与此同时,我还有个弟弟,我奶奶去世第二年生的,希望家里多个劳动力,可没想到事实却是相反的(孩子太小没法劳作)。
我“偷钱”的事情从开始到结束的三天时间里发生了很多事情,那时候我太小,不懂,后来我懂了。
那三天时间里,我被学校里同学排挤,霸凌,被校外混混抢劫,爸妈被衙役(不能写出来,都懂的)带走。
家里被翻的乱七八糟,我弟弟,他浑身是伤,有一声没一声地哭着,他快死了,但在学校里,那个组长笑得很开心。
后面弟弟被我姑姑还有村里人送去医院,我一个人在家待着,不会做饭,就饿着。
学校里的领导(除了我的两个老师,只有语文和数学老师)在后面的两天时间里,笑嘻嘻地问我为什么要偷钱,偷了几次……
我至今依然记它们脸上那虚伪的笑容,在外人眼里,那是多么地和蔼,但在当时,我幼小的世界里,是多么地可怕。
它们一直在问我为什么要偷,偷了几次,再到后来变成有没有偷,有没有拿过钱,有没有花过钱。
从早上七点到学校开始,一直到中午十二点放我回家,下午一点半开始又到了学校,晚上七点多放我回去。
就这样,它们的“熬鹰”战术很成功,我从我没偷变成了不知道,最后变成了我偷了。
然后我的助学补助金名额就拿了半个学期,然后换到了那个组长身上,就因此我差点没书读了。
为什么会这样呢?因为我家是班里最穷,穷人嘛,都是会偷东西的,都是贼,谁叫你家穷呢。
也是那一年,元旦前一天,班里大扫除,学生和老师一起,学生由每组的小组长带着弄,搬桌凳,打水什么的,弄完会发糖和饼干什么的。
然后我这个小组里,女生在外面玩,男生在帮忙打扫,我问它(她),为什么我们组里女生都在外面玩,男生在干活?
它说:因为“重男轻女”啊,男生干重活,女生干轻活,这活又不重,男生干了轻活,女生就不用干了。
快放学的时候,大扫除结束了,老师安排每组的组长把班里的零食发给组员,然后组里的包括它在内的三个女生拿到了零食,男生没有。
它说:女士优先,男士靠边,男生要绅士,遇到事情要让着女生,不然就是垃圾,没人会喜欢垃圾的。
现在看来,多么地相像,有好事,女士优先,遇到“坏事”,“重男轻女”。(不要有端联想)
……
经过我变成小偷这个事情之后,我没有心思上学,在学校里没人和我玩,变得不再喜欢说话。

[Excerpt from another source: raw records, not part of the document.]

Context: an optimization exercise on an open-source flow, tuned for small area. The choices shown serve that exercise and are no tape-out recipe.
In this exercise RTL edits were held to simulation tests only and were not proved equivalent to the original.
Power and IR drop assume default switching activity.

## fetch_stage
module fetch_stage (
    input  wire                         clk_i,
    input  wire                         arst_n_i,
    output logic                        inst_req_o,
    output fetch_pkg::addr_t            inst_index_o,
    input  wire                         inst_index_ok_i,
    input  wire                         inst_data_ok_i,
    input  wire fetch_pkg::block_t      inst_rdata_i,
    output logic                        iq_valid_o,
    input  wire                         iq_ready_i,
    output fetch_pkg::addr_t            iq_pc_o,
    output fetch_pkg::block_t           iq_inst_o,
    output fetch_pkg::lane_mask_t       iq_lane_en_o,
    output logic                        iq_pred_taken_o,
    output fetch_pkg::addr_t            iq_pred_target_o,
    input  wire                         br_update_valid_i,
    input  wire fetch_pkg::addr_t       br_pc_i,
    input  wire                         br_taken_i,
    input  wire fetch_pkg::addr_t       br_target_i,
    input  wire                         br_mispredict_i,
    input  wire                         exc_valid_i,
    input  wire fetch_pkg::addr_t       exc_pc_i
);
    fetch_pkg::addr_t       fetch_pc;
    fetch_pkg::lane_idx_t   last_lane;
    logic                   pred_taken;
    logic                   flush;
    logic                   req_accept;
    logic                   btb_hit;
    fetch_pkg::lane_idx_t   btb_lane;
    fetch_pkg::addr_t       btb_target;
    logic                   pht_taken;
    pc_register u_pc_register (
        .clk_i           (clk_i),
        .arst_n_i        (arst_n_i),
        .req_accept_i    (req_accept),
        .exc_valid_i     (exc_valid_i),
        .exc_pc_i        (exc_pc_i),
        .br_mispredict_i (br_mispredict_i),
        .br_target_i     (br_target_i),
        .btb_hit_i       (btb_hit),
        .btb_lane_i      (btb_lane),
        .btb_target_i    (btb_target),
        .pht_taken_i     (pht_taken),
        .fetch_pc_o      (fetch_pc),
        .last_lane_o     (last_lane),
        .pred_taken_o    (pred_taken),
        .flush_o         (flush)
    );
    branch_target_buffer u_branch_target_buffer (
        .clk_i        (clk_i),
        .arst_n_i     (arst_n_i),
        .fetch_pc_i   (fetch_pc),
  ...
==> flow/config.mk <==
export PLATFORM = sky130hd
export DESIGN_NAME = fetch_stage
export DESIGN_NICKNAME = fetch_stage
export VERILOG_FILES = /design/flow/design.v
export SDC_FILE = /design/flow/constraint.sdc
export NUM_CORES = 4
export LEC_CHECK = 0
export CAP_MARGIN = 20
export CORE_MARGIN = 2
export CORE_UTILIZATION = 40
export CTS_BUF_LIST = sky130_fd_sc_hd__clkbuf_4
export SLEW_MARGIN = 20
==> flow/constraint.sdc <==
create_clock -name core_clock -period 6.0 [get_ports {clk_i}]
set_input_delay 1.2000 -clock core_clock [delete_from_list [all_inputs] [get_ports {clk_i}]]
set_output_delay 1.2000 -clock core_clock [all_outputs]
set_load 0.01 [all_outputs]
run.sh (not shown) runs the stock make flow with config.mk's settings and CLKGATE_MAP_FILE= SYNTH_SCRIPT=/design/flow/synth_recipe.tcl, a recipe that flattens the netlist after the stock synthesis.
The starting point completed without violations.
Source: an optimization exercise on an open RTL-to-GDS flow (aim: small area). Production flows keep margins and buffers that such runs may drop.
Only simulation tests tie the RTL to the original design; equivalence was not proved.
Power figures rest on the tool's default switching activity, not on a simulated workload.

==> design/flow/design.v <==
package abacus_pkg;
  localparam int NUM_EVENTS = 7;
  localparam logic [4:0] REG_CTRL      = 5'd0;
  localparam logic [4:0] REG_STATUS    = 5'd1;
  localparam logic [4:0] REG_ID        = 5'd2;
  localparam logic [4:0] REG_CNT_FIRST = 5'd4;    
  localparam logic [4:0] REG_CNT_LAST  = 5'd17;   
  localparam int CTRL_EN_BIT  = 0;
  localparam int CTRL_CLR_BIT = 1;
  localparam int CTRL_FRZ_BIT = 2;
  typedef enum logic [2:0] {
    EV_INSN_ISSUED = 3'd0,
    EV_IC_REQ      = 3'd1,
    EV_IC_MISS     = 3'd2,
    EV_IC_FILL     = 3'd3,
    EV_DC_REQ      = 3'd4,
    EV_DC_HIT      = 3'd5,
    EV_DC_FILL     = 3'd6
  } event_e;
endpackage
module abacus_counter #(
  parameter int W = 64
) (
  input  logic         clk,
  input  logic         rst,
  input  logic         inc_i,
  input  logic         clr_i,
  input  logic         en_i,
  input  logic         wr_lo_i,
  input  logic         wr_hi_i,
  input  logic [31:0]  wdata_i,
  input  logic [3:0]   wbe_i,
  output logic [W-1:0] value_o,
  output logic         wrap_o
);
  logic [W-1:0] cnt_q, cnt_d;
  logic         bump;
  assign bump   = en_i & inc_i & ~clr_i & ~wr_lo_i & ~wr_hi_i;
  assign wrap_o = bump & (&cnt_q);
  always_comb begin
    cnt_d = cnt_q;
    if (clr_i)     cnt_d = '0;
    else if (bump) cnt_d = cnt_q + W'(1);
    else begin
      for (int b = 0; b < 4; b++) begin
        if (wr_lo_i && wbe_i[b]) cnt_d[8*b +: 8]      = wdata_i[8*b +: 8];
        if (wr_hi_i && wbe_i[b]) cnt_d[32 + 8*b +: 8] = wdata_i[8*b +: 8];
      end
    end
  end
  always_ff @(posedge clk or posedge rst) begin
    if (rst) cnt_q <= '0;
    else     cnt_q <= cnt_d;
  end
  assign value_o = cnt_q;
endmodule
What follows belongs to an exercise in optimizing a design on an open flow for small area, a short achievable clock period and few clock cycles per item; a production flow would make more cautious choices.
Only simulation tests tie the RTL to the original design; equivalence was not proved.
Power and IR drop assume default switching activity.

==> xenon <==
==> flow/design.v <==
package zmr_pkg;
  localparam int MAX_ROWS = 8;
  localparam int MAX_COLS = 8;
  localparam int DEPTH    = MAX_ROWS * MAX_COLS;
  localparam int AW       = $clog2(DEPTH);
  localparam int DW       = 32;
  function automatic logic [2:0] size_m1(input logic [3:0] v);
    logic [2:0] t;
    if (v == 4'd0) begin
      t = 3'd0;
    end else if (v[3]) begin
      t = 3'd7;
    end else begin
      t = v[2:0] - 3'd1;
    end
    size_m1 = t;
  endfunction
endpackage
module zmr_store (
  input  logic                     clk,
  input  logic                     we,
  input  logic [zmr_pkg::AW-1:0]   waddr,
  input  logic [zmr_pkg::DW-1:0]   wdata,
  input  logic [zmr_pkg::AW-1:0]   raddr,
  output logic [zmr_pkg::DW-1:0]   rdata
);
  logic [zmr_pkg::DW-1:0] mem [0:zmr_pkg::DEPTH-1];
  always_ff @(posedge clk) begin
    if (we) begin
      mem[waddr] <= wdata;
    end
  end
  assign rdata = mem[raddr];
endmodule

村里大部分人家里都是黑白电视,同时有些人家都有彩电了。
而我家也是有电视的,不过看的时候很少很少,看工作人员什么时候背着大背包来放节目,怎么样,很厉害吧。
我家最厉害的地方就是,每次我家看电视的时候,村里人都会来捧场。
“电视”里放了很多电影,其他的我没记住,就记住了惩恶扬善,坏人都该死,都该杀头。
后来看了武打片,学着里面的动作,我会打架了,确切地说,我会反抗了。
可打架是有代价的,因为我爸妈告诉我,不能欺负别人,所以我打架都是被动的。
每一次都受伤,最严重的那次,影响我一直到现在,估计会伴随我一辈子。
因为很小的时候被开水烫伤,同时也因为那次,医院成了我第二个家。
那天晚上放学的时候,遇到了几个小混混,也就是抢劫犯,我记不清他们是四个人还是五个人了。

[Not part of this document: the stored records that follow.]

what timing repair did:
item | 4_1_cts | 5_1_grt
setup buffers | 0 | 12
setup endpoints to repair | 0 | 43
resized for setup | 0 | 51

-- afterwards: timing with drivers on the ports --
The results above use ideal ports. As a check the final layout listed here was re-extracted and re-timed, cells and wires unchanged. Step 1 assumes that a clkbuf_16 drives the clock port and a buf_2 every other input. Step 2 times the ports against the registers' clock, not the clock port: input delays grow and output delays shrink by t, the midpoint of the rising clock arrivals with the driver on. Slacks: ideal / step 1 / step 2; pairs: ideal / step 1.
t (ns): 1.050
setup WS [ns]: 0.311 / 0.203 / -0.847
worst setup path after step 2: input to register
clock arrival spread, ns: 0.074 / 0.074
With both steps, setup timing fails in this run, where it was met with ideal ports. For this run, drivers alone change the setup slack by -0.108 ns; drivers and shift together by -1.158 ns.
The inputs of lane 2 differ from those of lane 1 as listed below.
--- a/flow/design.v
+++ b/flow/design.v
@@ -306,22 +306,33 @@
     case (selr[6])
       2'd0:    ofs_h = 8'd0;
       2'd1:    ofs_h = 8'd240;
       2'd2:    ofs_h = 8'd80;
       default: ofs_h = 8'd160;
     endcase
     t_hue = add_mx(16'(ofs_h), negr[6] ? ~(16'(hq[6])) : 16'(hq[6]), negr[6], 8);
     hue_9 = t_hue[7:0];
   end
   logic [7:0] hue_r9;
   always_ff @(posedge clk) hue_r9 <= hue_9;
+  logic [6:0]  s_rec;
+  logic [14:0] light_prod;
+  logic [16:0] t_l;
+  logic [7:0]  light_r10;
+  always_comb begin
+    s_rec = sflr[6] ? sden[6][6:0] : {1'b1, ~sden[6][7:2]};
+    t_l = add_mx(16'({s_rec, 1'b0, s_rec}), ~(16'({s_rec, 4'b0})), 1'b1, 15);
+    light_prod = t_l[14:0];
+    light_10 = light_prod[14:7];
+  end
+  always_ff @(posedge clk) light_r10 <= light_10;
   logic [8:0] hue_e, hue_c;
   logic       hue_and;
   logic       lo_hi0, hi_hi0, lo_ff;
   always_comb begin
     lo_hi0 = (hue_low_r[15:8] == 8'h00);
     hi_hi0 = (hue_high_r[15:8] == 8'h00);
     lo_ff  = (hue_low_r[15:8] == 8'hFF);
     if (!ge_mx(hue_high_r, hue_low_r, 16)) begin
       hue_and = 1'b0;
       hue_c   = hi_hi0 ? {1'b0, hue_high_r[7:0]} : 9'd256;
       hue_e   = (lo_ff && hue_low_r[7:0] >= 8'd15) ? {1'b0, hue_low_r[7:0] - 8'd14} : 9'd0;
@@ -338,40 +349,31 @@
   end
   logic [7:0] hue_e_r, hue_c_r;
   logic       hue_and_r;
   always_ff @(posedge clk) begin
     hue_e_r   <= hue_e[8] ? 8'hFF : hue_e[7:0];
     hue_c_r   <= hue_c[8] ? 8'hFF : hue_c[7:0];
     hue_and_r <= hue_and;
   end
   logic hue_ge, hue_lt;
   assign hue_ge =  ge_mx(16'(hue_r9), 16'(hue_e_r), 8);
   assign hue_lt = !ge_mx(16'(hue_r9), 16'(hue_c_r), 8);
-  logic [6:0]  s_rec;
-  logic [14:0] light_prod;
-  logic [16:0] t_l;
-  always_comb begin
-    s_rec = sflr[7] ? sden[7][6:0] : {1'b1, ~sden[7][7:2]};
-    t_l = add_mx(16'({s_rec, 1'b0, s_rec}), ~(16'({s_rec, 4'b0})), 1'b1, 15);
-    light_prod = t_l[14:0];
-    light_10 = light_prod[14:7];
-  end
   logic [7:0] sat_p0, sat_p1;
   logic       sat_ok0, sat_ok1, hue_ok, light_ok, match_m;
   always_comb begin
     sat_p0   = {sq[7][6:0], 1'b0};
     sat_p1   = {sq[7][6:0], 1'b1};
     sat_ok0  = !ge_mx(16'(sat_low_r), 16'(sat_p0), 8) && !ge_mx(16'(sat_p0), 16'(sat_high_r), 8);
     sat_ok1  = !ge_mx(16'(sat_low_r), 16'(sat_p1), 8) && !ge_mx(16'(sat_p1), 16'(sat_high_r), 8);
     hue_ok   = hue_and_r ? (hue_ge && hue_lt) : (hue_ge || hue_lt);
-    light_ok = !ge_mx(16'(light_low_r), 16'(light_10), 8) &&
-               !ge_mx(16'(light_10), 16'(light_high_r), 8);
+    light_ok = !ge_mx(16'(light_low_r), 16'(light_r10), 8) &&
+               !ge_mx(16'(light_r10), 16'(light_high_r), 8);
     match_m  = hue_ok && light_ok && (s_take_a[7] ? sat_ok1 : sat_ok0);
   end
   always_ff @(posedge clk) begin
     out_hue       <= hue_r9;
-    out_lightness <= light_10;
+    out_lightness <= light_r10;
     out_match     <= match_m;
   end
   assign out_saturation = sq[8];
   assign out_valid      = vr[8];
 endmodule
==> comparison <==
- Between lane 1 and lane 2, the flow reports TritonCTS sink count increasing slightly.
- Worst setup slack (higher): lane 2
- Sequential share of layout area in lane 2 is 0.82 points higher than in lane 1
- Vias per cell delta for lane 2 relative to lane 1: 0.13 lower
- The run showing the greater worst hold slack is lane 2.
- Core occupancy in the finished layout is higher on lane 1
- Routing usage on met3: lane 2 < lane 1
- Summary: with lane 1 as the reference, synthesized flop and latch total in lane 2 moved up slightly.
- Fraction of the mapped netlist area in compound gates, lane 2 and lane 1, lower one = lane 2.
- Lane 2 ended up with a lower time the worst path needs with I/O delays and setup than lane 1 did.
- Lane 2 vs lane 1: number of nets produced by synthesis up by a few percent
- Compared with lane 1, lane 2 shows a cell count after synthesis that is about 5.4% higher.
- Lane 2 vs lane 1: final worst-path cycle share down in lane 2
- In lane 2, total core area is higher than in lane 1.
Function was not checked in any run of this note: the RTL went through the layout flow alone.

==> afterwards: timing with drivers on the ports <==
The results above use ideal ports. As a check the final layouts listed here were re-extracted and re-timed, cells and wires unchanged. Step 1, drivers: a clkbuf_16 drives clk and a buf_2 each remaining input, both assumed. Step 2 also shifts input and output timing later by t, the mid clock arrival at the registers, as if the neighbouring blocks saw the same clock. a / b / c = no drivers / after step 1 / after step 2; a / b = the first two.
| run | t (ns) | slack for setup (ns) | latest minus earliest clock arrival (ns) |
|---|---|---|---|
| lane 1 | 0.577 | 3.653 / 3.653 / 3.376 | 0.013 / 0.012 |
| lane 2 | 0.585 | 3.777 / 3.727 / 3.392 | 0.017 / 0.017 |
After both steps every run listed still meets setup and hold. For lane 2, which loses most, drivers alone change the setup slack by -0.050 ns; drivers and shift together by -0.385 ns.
Context: an optimization exercise on an open-source flow, tuned for small area, a short achievable clock period and few clock cycles per item. The choices shown serve that exercise and are no tape-out recipe.
RTL that was checked went through simulation tests only; none was proved equivalent to the original.
Power is estimated from default activity; no workload was simulated.

## exec_stage
module exec_stage (
    input  logic        clock,
    input  logic        reset,
    input  logic        issue_valid,
    input  logic [1:0]  issue_fu,
    input  logic [3:0]  issue_func,
    input  logic [1:0]  opa_select,
    input  logic [2:0]  opb_select,
    input  logic [31:0] inst,
    input  logic [31:0] pc,
    input  logic [31:0] rs1_value,
    input  logic [31:0] rs2_value,
    input  logic [4:0]  issue_tag,
    input  logic        complete_credit,
    output logic [2:0]  fu_free,
    output logic        complete_valid,
    output logic [1:0]  complete_fu,
    output logic [4:0]  complete_tag,
    output logic [31:0] complete_result,
    output logic        complete_take
);
Settings: LEC_CHECK=0, CAP_MARGIN=20, CORE_MARGIN=2, CORE_UTILIZATION=50, CTS_CLUSTER_DIAMETER=80, CTS_CLUSTER_SIZE=30, PLACE_DENSITY=0.6, SETUP_SLACK_MARGIN=4.6, SLEW_MARGIN=20; clock period 8.0 ns.
standard.sh (not shown) runs the stock make flow with config.mk's settings and CLKGATE_MAP_FILE= SYNTH_SCRIPT=/design/flow/synth_recipe.tcl, a recipe that flattens the netlist after the stock synthesis.
==> flow/flow/run.sh <==
#!/bin/bash
# The standard layout, with the port buffers made of buf_2 cells instead of the cell
# buffer_ports picks by default. Synthesis, floorplan, power grid and the rest are the
# standard flow's. make's full output goes to standard.log in this folder; ORFS writes
# each step's log under orfs/logs/.
set -euo pipefail
bash standard.sh "BUFFER_PORTS_ARGS=-buffer_cell sky130_fd_sc_hd__buf_2" finish > standard.log 2>&1
Testbench counts at the start, summed over its fixed seeds: cycles 35,907, items 32,000.
Rerun with:
CORE_UTILIZATION = 45   (was 50)
PLACE_DENSITY = 0.55   (was 0.6)
Outcome: Wire length is higher by 5.0%. Worst hold slack barely changes. Count of clock-buffer cells in the layout is higher by 5. Sequential power is lower by about 3%. Cell count is higher by 3.1%. Clock power is higher by about 8%. Power is higher by 4.7%. Cell area is higher by 1.3%.
Context: an optimization exercise on an open-source flow, tuned for small area and a short achievable clock period. The choices shown serve that exercise and are no tape-out recipe. Function was checked by simulation only, so behaviour that the tests miss may differ from the original. Power and IR drop assume default switching activity.

## dmem_responder
module dmem_responder #(
  parameter int WAIT_CYCLES = 1,
  parameter int DEPTH       = dmem_pkg::DMEM_DEPTH
) (
  input  logic        clk,
  input  logic        rst_n,
  input  logic        req,
  input  logic        we,
  input  logic [7:0]  addr,
  input  logic [31:0] wdata,
  input  logic [3:0]  be,
  output logic [31:0] rdata,
  output logic        ack,
  output logic        err
);
  localparam int AW = $clog2(DEPTH);
  logic        idle_r, busy_r, resp_r, mis_r;
  logic        ack_r, err_r;
  logic        accept_s, mis_in_s, go_s, rgo_s;
  logic [3:0]  be_s;
  logic [7:0]       wa_r;
  logic [31:0]      cap_wdata_r;
  logic [31:0]      wbl_r;
  logic [7:0]       ahi_s, alo_s;
  logic             rd_r;
  logic [7:0]       ra_r, rb_r;
  logic [31:0]      rnext_s;
  logic [31:0]      rdata_r;
  logic             rstf_r;
  assign accept_s = idle_r & req;
  assign mis_in_s = |addr[1:0];
  assign go_s     = accept_s & ~mis_in_s;
  assign rgo_s    = go_s & ~we;
  always_comb begin
  ...
Settings: LEC_CHECK=0, CAP_MARGIN=20, CORE_MARGIN=2, CORE_UTILIZATION=85, CTS_CLUSTER_DIAMETER=70, CTS_CLUSTER_SIZE=24, SETUP_SLACK_MARGIN=2.9, SLEW_MARGIN=20, SYNTH_HIERARCHICAL=1; clock period 5.0 ns.
run.sh (not shown) runs the stock make flow with config.mk's settings and CLKGATE_MAP_FILE= SYNTH_SCRIPT=/design/flow/synth_recipe.tcl, a recipe that flattens the netlist after the stock synthesis.
Next try:
Settings changed: CORE_UTILIZATION 85 to 80, PLACE_DENSITY from default to 0.9.
Outcome:
- global-route usage came out lower by 3.1 points
- via count goes down by 1.5%
- register-to-register slack stays flat
- cell count goes up by 0.33%
- first-iteration DRC count goes down by 19%
- power goes down by 0.53%
- flip-flop and latch count does not change
- clock skew is about the same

周围也没什么人,我被那几个畜生围着打,越是反抗打得越狠,最后还是有个中年人从外面回来喊了一句,他们才退去,。
我不知道他是谁,我很感谢他,在村里问过,或许是我太小,说不清楚,又或者,他是别的村子里的,反正村里没这号人。
等我清醒过来的时候天已经黑了,然后心脏开始疼,随着时间推移,越来越严重,最后去了医院,也没看出什么来。
后面时不时地就会疼,记得上初中的时候,疼晕在课桌上,坐在最后一排,老师也不是那么关注,都以为我睡着了。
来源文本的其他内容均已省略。